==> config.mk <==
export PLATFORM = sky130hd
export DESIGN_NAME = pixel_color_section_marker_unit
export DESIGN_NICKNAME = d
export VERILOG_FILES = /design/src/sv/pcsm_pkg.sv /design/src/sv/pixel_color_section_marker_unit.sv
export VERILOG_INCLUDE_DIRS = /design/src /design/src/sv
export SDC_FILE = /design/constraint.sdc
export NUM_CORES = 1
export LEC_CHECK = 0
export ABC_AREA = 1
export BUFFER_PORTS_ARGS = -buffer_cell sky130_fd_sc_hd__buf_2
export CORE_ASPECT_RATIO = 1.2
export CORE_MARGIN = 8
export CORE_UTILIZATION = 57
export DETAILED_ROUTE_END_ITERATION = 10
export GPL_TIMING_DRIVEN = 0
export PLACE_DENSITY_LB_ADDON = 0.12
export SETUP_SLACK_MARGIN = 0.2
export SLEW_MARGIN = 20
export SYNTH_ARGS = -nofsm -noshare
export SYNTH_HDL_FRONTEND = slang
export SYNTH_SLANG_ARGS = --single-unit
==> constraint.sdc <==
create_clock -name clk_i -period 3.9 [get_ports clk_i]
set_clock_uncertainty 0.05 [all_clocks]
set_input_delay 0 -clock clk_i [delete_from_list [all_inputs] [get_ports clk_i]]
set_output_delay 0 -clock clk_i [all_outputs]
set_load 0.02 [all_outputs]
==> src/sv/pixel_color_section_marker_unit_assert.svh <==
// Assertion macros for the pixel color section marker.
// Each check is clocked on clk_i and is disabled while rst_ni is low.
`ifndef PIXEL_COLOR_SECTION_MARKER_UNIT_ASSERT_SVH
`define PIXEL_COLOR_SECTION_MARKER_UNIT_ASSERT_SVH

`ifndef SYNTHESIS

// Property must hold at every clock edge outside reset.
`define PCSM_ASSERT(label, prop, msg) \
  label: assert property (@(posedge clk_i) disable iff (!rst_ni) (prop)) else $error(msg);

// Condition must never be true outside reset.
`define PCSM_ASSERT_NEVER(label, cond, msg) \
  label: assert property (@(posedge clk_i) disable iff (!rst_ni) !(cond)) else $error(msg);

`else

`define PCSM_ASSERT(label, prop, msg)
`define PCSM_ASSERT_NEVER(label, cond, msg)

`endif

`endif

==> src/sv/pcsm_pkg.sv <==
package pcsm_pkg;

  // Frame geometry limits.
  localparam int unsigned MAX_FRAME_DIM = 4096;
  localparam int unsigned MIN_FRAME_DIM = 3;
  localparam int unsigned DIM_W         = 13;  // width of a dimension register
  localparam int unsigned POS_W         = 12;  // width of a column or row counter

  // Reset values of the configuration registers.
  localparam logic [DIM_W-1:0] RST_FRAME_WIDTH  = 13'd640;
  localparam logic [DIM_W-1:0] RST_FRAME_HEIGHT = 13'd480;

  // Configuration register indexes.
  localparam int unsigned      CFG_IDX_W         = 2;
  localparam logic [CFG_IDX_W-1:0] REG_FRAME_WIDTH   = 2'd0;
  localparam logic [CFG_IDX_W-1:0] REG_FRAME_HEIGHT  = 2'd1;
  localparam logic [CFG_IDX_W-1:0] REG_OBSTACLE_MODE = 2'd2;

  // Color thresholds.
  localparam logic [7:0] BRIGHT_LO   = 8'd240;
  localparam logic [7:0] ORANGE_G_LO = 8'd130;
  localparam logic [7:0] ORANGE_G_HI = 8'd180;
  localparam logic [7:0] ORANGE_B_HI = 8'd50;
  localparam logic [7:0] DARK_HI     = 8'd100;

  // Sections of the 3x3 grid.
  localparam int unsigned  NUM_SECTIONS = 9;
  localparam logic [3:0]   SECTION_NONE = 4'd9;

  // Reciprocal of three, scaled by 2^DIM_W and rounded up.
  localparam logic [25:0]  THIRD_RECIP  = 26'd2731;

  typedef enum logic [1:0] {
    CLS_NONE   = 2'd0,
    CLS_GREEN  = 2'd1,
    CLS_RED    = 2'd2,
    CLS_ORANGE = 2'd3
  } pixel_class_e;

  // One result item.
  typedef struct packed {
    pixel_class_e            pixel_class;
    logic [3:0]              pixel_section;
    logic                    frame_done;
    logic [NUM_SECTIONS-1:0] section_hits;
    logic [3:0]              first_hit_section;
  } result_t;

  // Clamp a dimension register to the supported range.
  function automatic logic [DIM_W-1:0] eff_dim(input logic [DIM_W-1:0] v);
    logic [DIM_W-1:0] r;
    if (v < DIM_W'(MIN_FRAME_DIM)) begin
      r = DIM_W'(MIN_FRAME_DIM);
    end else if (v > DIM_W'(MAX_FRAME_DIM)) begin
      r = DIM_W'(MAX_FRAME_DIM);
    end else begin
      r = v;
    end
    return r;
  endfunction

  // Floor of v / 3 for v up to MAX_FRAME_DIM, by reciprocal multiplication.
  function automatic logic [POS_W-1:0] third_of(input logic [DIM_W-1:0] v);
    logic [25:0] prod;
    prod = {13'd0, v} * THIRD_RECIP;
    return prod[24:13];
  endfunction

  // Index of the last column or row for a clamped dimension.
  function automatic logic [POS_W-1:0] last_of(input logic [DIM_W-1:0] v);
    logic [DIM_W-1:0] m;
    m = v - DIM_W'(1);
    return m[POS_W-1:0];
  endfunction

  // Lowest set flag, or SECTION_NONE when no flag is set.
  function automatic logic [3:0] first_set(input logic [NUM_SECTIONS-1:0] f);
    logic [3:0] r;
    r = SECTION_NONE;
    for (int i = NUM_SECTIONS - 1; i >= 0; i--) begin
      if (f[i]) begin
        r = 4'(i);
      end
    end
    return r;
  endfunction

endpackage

======

-- Work order --
An exact transcription of all the material above is the expected answer.

-- Reply to the exercise --
==> config.mk <==
export PLATFORM = sky130hd
export DESIGN_NAME = pixel_color_section_marker_unit
export DESIGN_NICKNAME = d
export VERILOG_FILES = /design/src/sv/pcsm_pkg.sv /design/src/sv/pixel_color_section_marker_unit.sv
export VERILOG_INCLUDE_DIRS = /design/src /design/src/sv
export SDC_FILE = /design/constraint.sdc
export NUM_CORES = 1
export LEC_CHECK = 0
export ABC_AREA = 1
export BUFFER_PORTS_ARGS = -buffer_cell sky130_fd_sc_hd__buf_2
export CORE_ASPECT_RATIO = 1.2
export CORE_MARGIN = 8
export CORE_UTILIZATION = 57
export DETAILED_ROUTE_END_ITERATION = 10
export GPL_TIMING_DRIVEN = 0
export PLACE_DENSITY_LB_ADDON = 0.12
export SETUP_SLACK_MARGIN = 0.2
export SLEW_MARGIN = 20
export SYNTH_ARGS = -nofsm -noshare
export SYNTH_HDL_FRONTEND = slang
export SYNTH_SLANG_ARGS = --single-unit
==> constraint.sdc <==
create_clock -name clk_i -period 3.9 [get_ports clk_i]
set_clock_uncertainty 0.05 [all_clocks]
set_input_delay 0 -clock clk_i [delete_from_list [all_inputs] [get_ports clk_i]]
set_output_delay 0 -clock clk_i [all_outputs]
set_load 0.02 [all_outputs]
==> src/sv/pixel_color_section_marker_unit_assert.svh <==
// Assertion macros for the pixel color section marker.
// Each check is clocked on clk_i and is disabled while rst_ni is low.
`ifndef PIXEL_COLOR_SECTION_MARKER_UNIT_ASSERT_SVH
`define PIXEL_COLOR_SECTION_MARKER_UNIT_ASSERT_SVH

`ifndef SYNTHESIS

// Property must hold at every clock edge outside reset.
`define PCSM_ASSERT(label, prop, msg) \
  label: assert property (@(posedge clk_i) disable iff (!rst_ni) (prop)) else $error(msg);

// Condition must never be true outside reset.
`define PCSM_ASSERT_NEVER(label, cond, msg) \
  label: assert property (@(posedge clk_i) disable iff (!rst_ni) !(cond)) else $error(msg);

`else

`define PCSM_ASSERT(label, prop, msg)
`define PCSM_ASSERT_NEVER(label, cond, msg)

`endif

`endif

==> src/sv/pcsm_pkg.sv <==
package pcsm_pkg;

  // Frame geometry limits.
  localparam int unsigned MAX_FRAME_DIM = 4096;
  localparam int unsigned MIN_FRAME_DIM = 3;
  localparam int unsigned DIM_W         = 13;  // width of a dimension register
  localparam int unsigned POS_W         = 12;  // width of a column or row counter

  // Reset values of the configuration registers.
  localparam logic [DIM_W-1:0] RST_FRAME_WIDTH  = 13'd640;
  localparam logic [DIM_W-1:0] RST_FRAME_HEIGHT = 13'd480;

  // Configuration register indexes.
  localparam int unsigned      CFG_IDX_W         = 2;
  localparam logic [CFG_IDX_W-1:0] REG_FRAME_WIDTH   = 2'd0;
  localparam logic [CFG_IDX_W-1:0] REG_FRAME_HEIGHT  = 2'd1;
  localparam logic [CFG_IDX_W-1:0] REG_OBSTACLE_MODE = 2'd2;

  // Color thresholds.
  localparam logic [7:0] BRIGHT_LO   = 8'd240;
  localparam logic [7:0] ORANGE_G_LO = 8'd130;
  localparam logic [7:0] ORANGE_G_HI = 8'd180;
  localparam logic [7:0] ORANGE_B_HI = 8'd50;
  localparam logic [7:0] DARK_HI     = 8'd100;

  // Sections of the 3x3 grid.
  localparam int unsigned  NUM_SECTIONS = 9;
  localparam logic [3:0]   SECTION_NONE = 4'd9;

  // Reciprocal of three, scaled by 2^DIM_W and rounded up.
  localparam logic [25:0]  THIRD_RECIP  = 26'd2731;

  typedef enum logic [1:0] {
    CLS_NONE   = 2'd0,
    CLS_GREEN  = 2'd1,
    CLS_RED    = 2'd2,
    CLS_ORANGE = 2'd3
  } pixel_class_e;

  // One result item.
  typedef struct packed {
    pixel_class_e            pixel_class;
    logic [3:0]              pixel_section;
    logic                    frame_done;
    logic [NUM_SECTIONS-1:0] section_hits;
    logic [3:0]              first_hit_section;
  } result_t;

  // Clamp a dimension register to the supported range.
  function automatic logic [DIM_W-1:0] eff_dim(input logic [DIM_W-1:0] v);
    logic [DIM_W-1:0] r;
    if (v < DIM_W'(MIN_FRAME_DIM)) begin
      r = DIM_W'(MIN_FRAME_DIM);
    end else if (v > DIM_W'(MAX_FRAME_DIM)) begin
      r = DIM_W'(MAX_FRAME_DIM);
    end else begin
      r = v;
    end
    return r;
  endfunction

  // Floor of v / 3 for v up to MAX_FRAME_DIM, by reciprocal multiplication.
  function automatic logic [POS_W-1:0] third_of(input logic [DIM_W-1:0] v);
    logic [25:0] prod;
    prod = {13'd0, v} * THIRD_RECIP;
    return prod[24:13];
  endfunction

  // Index of the last column or row for a clamped dimension.
  function automatic logic [POS_W-1:0] last_of(input logic [DIM_W-1:0] v);
    logic [DIM_W-1:0] m;
    m = v - DIM_W'(1);
    return m[POS_W-1:0];
  endfunction

  // Lowest set flag, or SECTION_NONE when no flag is set.
  function automatic logic [3:0] first_set(input logic [NUM_SECTIONS-1:0] f);
    logic [3:0] r;
    r = SECTION_NONE;
    for (int i = NUM_SECTIONS - 1; i >= 0; i--) begin
      if (f[i]) begin
        r = 4'(i);
      end
    end
    return r;
  endfunction

endpackage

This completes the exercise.